I came across an interesting question today at work.
'Imagine traveling in a car. The passenger has a glass bottle in their hand. In which direction relative to the moving car should the passenger throw it to minimize the danger of it breaking on the ground?'
I have assume so far the ground in question refers to the ground outside the car. There was also no mention of the motion of the car, so I have assumed that it must be traveling at a constant velocity, v. I have come across similar questions to this in the past; from these I know that I while it appears from the passengers reference frame that the glass is stationary in their hand, from the reference frame of somebody outside the car, it actually has the same velocity v as the car since the passenger and glass are inside the car.
I am very confused on the trajectory at which the glass should be thrown to minimize its damage upon collision with the ground.

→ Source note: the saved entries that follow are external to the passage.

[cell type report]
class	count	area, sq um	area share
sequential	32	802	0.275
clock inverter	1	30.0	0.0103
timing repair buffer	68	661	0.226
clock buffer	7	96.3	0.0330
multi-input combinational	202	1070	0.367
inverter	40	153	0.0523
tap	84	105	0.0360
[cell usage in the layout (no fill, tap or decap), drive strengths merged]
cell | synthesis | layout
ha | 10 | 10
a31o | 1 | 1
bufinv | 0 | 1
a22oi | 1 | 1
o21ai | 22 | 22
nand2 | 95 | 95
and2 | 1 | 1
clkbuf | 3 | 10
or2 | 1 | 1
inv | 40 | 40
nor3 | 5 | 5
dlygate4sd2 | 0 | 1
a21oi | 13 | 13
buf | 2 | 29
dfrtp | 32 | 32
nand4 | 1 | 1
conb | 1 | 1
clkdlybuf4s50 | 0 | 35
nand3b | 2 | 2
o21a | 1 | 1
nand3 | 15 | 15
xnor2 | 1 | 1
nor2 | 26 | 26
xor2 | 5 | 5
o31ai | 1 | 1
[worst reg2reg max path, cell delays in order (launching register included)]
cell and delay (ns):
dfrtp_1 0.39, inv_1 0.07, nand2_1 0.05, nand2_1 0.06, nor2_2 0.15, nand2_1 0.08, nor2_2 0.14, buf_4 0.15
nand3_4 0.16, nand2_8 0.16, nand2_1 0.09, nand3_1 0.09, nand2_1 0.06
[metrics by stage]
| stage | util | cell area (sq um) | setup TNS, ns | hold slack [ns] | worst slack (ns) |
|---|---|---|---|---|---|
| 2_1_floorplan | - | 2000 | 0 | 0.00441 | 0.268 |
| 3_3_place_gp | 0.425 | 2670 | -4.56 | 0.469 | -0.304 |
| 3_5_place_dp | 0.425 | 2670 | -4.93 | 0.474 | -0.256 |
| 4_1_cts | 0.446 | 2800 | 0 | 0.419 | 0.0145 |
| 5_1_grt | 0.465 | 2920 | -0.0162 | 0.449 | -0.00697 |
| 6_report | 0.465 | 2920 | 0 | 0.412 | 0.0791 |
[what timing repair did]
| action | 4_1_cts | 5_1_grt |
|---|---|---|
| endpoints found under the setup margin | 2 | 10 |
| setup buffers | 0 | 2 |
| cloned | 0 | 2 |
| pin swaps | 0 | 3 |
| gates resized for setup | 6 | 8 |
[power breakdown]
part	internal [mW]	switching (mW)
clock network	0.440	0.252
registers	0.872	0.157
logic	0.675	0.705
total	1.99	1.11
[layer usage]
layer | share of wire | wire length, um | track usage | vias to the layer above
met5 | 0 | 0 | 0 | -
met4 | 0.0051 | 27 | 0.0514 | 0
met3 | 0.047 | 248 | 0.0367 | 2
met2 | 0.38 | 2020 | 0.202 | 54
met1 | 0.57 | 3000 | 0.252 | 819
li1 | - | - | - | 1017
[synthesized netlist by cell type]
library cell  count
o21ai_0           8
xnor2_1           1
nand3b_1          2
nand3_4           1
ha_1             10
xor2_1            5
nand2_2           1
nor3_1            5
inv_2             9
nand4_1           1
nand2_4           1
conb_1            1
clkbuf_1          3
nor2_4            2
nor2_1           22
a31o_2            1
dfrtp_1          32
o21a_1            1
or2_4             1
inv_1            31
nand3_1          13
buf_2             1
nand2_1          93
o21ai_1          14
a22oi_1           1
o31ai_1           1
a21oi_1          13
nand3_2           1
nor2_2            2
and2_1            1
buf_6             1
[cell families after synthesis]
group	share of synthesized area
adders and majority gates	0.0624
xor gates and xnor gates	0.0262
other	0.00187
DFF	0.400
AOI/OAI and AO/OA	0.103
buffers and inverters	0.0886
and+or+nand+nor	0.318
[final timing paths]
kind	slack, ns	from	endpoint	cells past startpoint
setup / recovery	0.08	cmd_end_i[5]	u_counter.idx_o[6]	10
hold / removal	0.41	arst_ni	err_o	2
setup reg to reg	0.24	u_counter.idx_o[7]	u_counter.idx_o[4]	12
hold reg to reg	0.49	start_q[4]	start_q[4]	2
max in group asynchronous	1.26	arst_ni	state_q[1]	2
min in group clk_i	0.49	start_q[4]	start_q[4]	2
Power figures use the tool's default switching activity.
===== config.mk =====
export PLATFORM = sky130hd
export DESIGN_NAME = uart_frame_ctrl
export DESIGN_NICKNAME = d
export VERILOG_FILES = /design/src/rtl/uart_frame_ctrl.sv
export SDC_FILE = /design/constraint.sdc
export NUM_CORES = 1
export LEC_CHECK = 0
export ABC_CLOCK_PERIOD_IN_PS = 7100
export CAP_MARGIN = 15
export CELL_PAD_IN_SITES_DETAIL_PLACEMENT = 1
export CELL_PAD_IN_SITES_GLOBAL_PLACEMENT = 1
export CORE_MARGIN = 5
export CORE_UTILIZATION = 45
export CTS_BUF_LIST = sky130_fd_sc_hd__clkbuf_16
export CTS_CLUSTER_DIAMETER = 50
export CTS_CLUSTER_SIZE = 30
export DETAILED_ROUTE_END_ITERATION = 7
export PLACE_DENSITY_LB_ADDON = 0.1
export SYNTH_ARGS = -nofsm -noshare
export SYNTH_HDL_FRONTEND = slang
export SYNTH_SLANG_ARGS = --single-unit

===== constraint.sdc =====
create_clock -name clk_i -period 7.1 [get_ports clk_i]
set_input_delay 1.775 -clock clk_i [delete_from_list [all_inputs] [get_ports clk_i]]
set_output_delay 1.775 -clock clk_i [all_outputs]
set_load 0.005 [all_outputs]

I have started with idea that the horizontal and vertical components of the motion of the glass are independent.
- If the glass was thrown forwards at a velocity $u$ in the direction of travel it would have horizontal velocity of $v+u$. Yet the acceleration and time it took to hit the ground should be equal to if i just dropped it from the same initial vertical height.

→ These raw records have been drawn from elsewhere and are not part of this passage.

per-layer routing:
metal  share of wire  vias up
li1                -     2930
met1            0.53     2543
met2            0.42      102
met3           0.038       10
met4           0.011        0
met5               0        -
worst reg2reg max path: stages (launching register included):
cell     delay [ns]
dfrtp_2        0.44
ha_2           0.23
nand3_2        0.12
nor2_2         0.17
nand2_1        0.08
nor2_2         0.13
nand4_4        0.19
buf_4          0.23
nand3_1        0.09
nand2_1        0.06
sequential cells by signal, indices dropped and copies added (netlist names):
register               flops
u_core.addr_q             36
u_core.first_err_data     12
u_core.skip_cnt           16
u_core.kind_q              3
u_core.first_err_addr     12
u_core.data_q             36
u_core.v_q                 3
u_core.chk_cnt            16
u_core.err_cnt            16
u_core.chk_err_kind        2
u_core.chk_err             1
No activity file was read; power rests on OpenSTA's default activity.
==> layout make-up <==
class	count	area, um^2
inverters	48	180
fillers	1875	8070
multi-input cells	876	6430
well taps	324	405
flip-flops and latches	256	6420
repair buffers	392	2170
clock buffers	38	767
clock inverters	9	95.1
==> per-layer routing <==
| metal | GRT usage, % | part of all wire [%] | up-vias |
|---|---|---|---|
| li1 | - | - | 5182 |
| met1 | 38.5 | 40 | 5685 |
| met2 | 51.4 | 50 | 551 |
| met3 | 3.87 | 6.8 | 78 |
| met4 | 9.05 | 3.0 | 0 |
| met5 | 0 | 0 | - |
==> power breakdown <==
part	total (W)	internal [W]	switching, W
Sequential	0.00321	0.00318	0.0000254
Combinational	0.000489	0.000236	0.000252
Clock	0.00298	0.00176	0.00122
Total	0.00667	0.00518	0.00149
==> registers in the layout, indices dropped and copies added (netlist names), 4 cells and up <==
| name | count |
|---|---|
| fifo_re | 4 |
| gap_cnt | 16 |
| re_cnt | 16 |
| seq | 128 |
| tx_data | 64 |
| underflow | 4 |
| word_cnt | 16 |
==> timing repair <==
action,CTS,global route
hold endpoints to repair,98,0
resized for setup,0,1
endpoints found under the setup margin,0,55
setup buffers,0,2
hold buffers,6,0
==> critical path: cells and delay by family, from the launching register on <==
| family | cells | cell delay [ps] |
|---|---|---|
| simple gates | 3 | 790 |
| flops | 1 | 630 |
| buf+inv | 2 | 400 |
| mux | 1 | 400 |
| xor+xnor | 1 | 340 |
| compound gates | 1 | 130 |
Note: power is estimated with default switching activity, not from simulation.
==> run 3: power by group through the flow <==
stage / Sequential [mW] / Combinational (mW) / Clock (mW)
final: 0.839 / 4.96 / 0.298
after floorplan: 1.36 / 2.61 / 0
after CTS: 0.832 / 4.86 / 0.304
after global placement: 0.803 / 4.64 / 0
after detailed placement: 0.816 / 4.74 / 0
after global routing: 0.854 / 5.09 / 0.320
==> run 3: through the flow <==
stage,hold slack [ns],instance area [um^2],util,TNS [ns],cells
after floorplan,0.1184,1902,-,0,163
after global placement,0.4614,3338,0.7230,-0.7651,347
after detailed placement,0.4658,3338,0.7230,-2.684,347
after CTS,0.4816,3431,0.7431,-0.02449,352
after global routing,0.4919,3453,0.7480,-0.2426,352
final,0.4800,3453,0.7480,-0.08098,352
**src/rtl/snake_dir_arbiter.sv**
```systemverilog
// Turns debounced direction buttons into one committed snake heading, releasing at most one per tick.
// Define SNAKE_DIR_QUEUE_EN for a 2-entry request FIFO; otherwise a single overwritable slot is used.
module snake_dir_arbiter #(
  parameter logic [1:0] INIT_DIR = 2'b11
) (
  input  logic       clk,
  input  logic       rst,
  input  logic       btn_up,
  input  logic       btn_down,
  input  logic       btn_left,
  input  logic       btn_right,
  input  logic       tick,
  output logic [1:0] dir,
  output logic       dir_update,
  output logic [1:0] q_count,
  output logic       overflow
);

  logic [3:0] btn, prev, press;
  logic [1:0] cand, tail, head;
  logic       any_press, valid, pop, push;
  logic [1:0] dir_nxt, head_nxt, count_nxt;
  logic       update_nxt, overflow_nxt;
`ifdef SNAKE_DIR_QUEUE_EN
  logic [1:0] slot, slot_nxt;
`endif

  assign btn   = {btn_up, btn_down, btn_left, btn_right};
  assign press = btn & ~prev;

  // Fixed priority up > down > left > right; losers are simply dropped.
  always_comb begin
    cand      = 2'b00;
    any_press = 1'b1;
    if (press[3])      cand = 2'b00;
    else if (press[2]) cand = 2'b01;
    else if (press[1]) cand = 2'b10;
    else if (press[0]) cand = 2'b11;
    else               any_press = 1'b0;
  end

  always_comb begin
    dir_nxt      = dir;
    head_nxt     = head;
    count_nxt    = q_count;
    update_nxt   = 1'b0;
    overflow_nxt = overflow;
`ifdef SNAKE_DIR_QUEUE_EN
    slot_nxt = slot;
    tail     = (q_count == 2'd2) ? slot : (q_count == 2'd1) ? head : dir;
`else
    tail     = dir;
`endif
    valid = any_press && (cand != tail) && (cand != (tail ^ 2'b01));
    pop   = tick && (q_count != 2'd0);
`ifdef SNAKE_DIR_QUEUE_EN
    push         = valid && ((q_count != 2'd2) || tick);
    overflow_nxt = overflow | (valid & ~push);
`else
    push         = valid;
    overflow_nxt = 1'b0;
`endif
    if (pop) begin
      dir_nxt    = head;
      update_nxt = (head != dir);
    end
`ifdef SNAKE_DIR_QUEUE_EN
    // A pop only ever sees pre-edge contents, so a same-edge push lands behind it.
    case ({pop, push})
      2'b10: begin
        head_nxt  = slot;
        count_nxt = q_count - 2'd1;
      end
      2'b01: begin
        if (q_count == 2'd0) head_nxt = cand;
        else                 slot_nxt = cand;
        count_nxt = q_count + 2'd1;
      end
      2'b11: begin
        if (q_count == 2'd1) begin
          head_nxt = cand;
        end else begin
          head_nxt = slot;
          slot_nxt = cand;
        end
      end
      default: ;
    endcase
`else
    if (push) begin
      head_nxt  = cand;
      count_nxt = 2'd1;
    end else if (pop) begin
      count_nxt = 2'd0;
    end
`endif
  end

  always_ff @(posedge clk or posedge rst) begin
    if (rst) begin
      prev       <= 4'b1111;
      dir        <= INIT_DIR;
      head       <= 2'b00;
      q_count    <= 2'd0;
      dir_update <= 1'b0;
      overflow   <= 1'b0;
`ifdef SNAKE_DIR_QUEUE_EN
      slot       <= 2'b00;
`endif
    end else begin
      prev       <= btn;
      dir        <= dir_nxt;
      head       <= head_nxt;
      q_count    <= count_nxt;
      dir_update <= update_nxt;
      overflow   <= overflow_nxt;
`ifdef SNAKE_DIR_QUEUE_EN
      slot       <= slot_nxt;
`endif
    end
  end

endmodule
```
--- src/rtl/test_stream_source_event_counter_async.sv ---
// event_counter_async: wrap-around event counter with async active-low reset and sync clear
module event_counter_async #(
   parameter int W = 32
) (
   input  logic         clk,
   input  logic         resetn,
   input  logic         i_clr,
   input  logic         i_en,
   output logic [W-1:0] o_count
);
   logic [W-1:0] r_count;
   always_ff @(posedge clk or negedge resetn)
      if (!resetn) r_count <= '0;
      else if (i_clr) r_count <= '0;
      else if (i_en) r_count <= r_count + W'(1);
   assign o_count = r_count;
endmodule

--- config.mk ---
export PLATFORM = sky130hd
export DESIGN_NAME = event_counter_async
export DESIGN_NICKNAME = d
export VERILOG_FILES = /design/src/rtl/test_stream_source_event_counter_async.sv
export SDC_FILE = /design/constraint.sdc
export NUM_CORES = 1
export LEC_CHECK = 0
export CAP_MARGIN = 10
export CORE_MARGIN = 4
export CORE_UTILIZATION = 45
export DETAILED_ROUTE_END_ITERATION = 8
export PLACE_DENSITY = 0.78
export SYNTH_ARGS = -nofsm -noshare
export SYNTH_HDL_FRONTEND = slang
export SYNTH_SLANG_ARGS = --single-unit
--- constraint.sdc ---
create_clock -name clk -period 1.85 [get_ports clk]
set_input_delay 0.2775 -clock clk [delete_from_list [all_inputs] [get_ports clk]]
set_output_delay 0.2775 -clock clk [all_outputs]
set_load 0.01 [all_outputs]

- If the glass were thrown backwards at a velocity $u$ opposite to the direction of travel it would have horizontal velocity $\lvert v-u \rvert$ and would still take the same time to hit the ground, with the same acceleration.
- Throwing the glass downwards seems ludicrous so my only other thought was to throw the glass straight upwards or a combination of up and horizontal (but as I said I believe the vertical and horizontal components are independent so this also confuses me).
Best Answer
As you figured out, the horizontal and the vertical part of the motion are independent.
If you throw the bottle upwards, it will go upwards for some time, then turn and fall back. When it reaches the height of your hand, it will have the same velocity as when you threw it, just the opposite direction (downwards) - so this doesnt help as well. Clearly, vertical component should be 0.
For the horizontal component, while it doesnt change the vertical component at all, you can still kind of "minimize the danger of breaking it" by throwing it at exactly $u=-v$ - leaving a horizontal component of 0. This does not change the time it needs to hit the ground, but its the lowest overall-velocity you can achieve....
For the trajectory, proceed just as you did: add up the velocity at which you throw the bottle and the velocity of the car. Then ignore the moving car and just calculate the trajectory in the ground frame.